PROBLEM DESCRIPTION
Working through the lines below, return each one that holds "netlist".

RAW DATA
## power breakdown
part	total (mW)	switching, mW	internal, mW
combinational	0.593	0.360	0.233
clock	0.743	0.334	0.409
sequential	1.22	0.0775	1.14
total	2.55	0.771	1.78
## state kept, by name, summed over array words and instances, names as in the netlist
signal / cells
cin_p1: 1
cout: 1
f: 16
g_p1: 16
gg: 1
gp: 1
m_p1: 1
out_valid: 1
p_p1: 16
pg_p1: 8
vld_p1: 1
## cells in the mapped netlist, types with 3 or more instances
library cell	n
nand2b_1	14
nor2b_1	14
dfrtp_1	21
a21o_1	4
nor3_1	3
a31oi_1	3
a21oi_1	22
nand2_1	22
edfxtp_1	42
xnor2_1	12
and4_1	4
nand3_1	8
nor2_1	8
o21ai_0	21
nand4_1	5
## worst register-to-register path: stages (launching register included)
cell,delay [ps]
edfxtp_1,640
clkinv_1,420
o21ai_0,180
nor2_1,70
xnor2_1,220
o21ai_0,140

SOLUTION TO THIS PROBLEM
## state kept, by name, summed over array words and instances, names as in the netlist
## cells in the mapped netlist, types with 3 or more instances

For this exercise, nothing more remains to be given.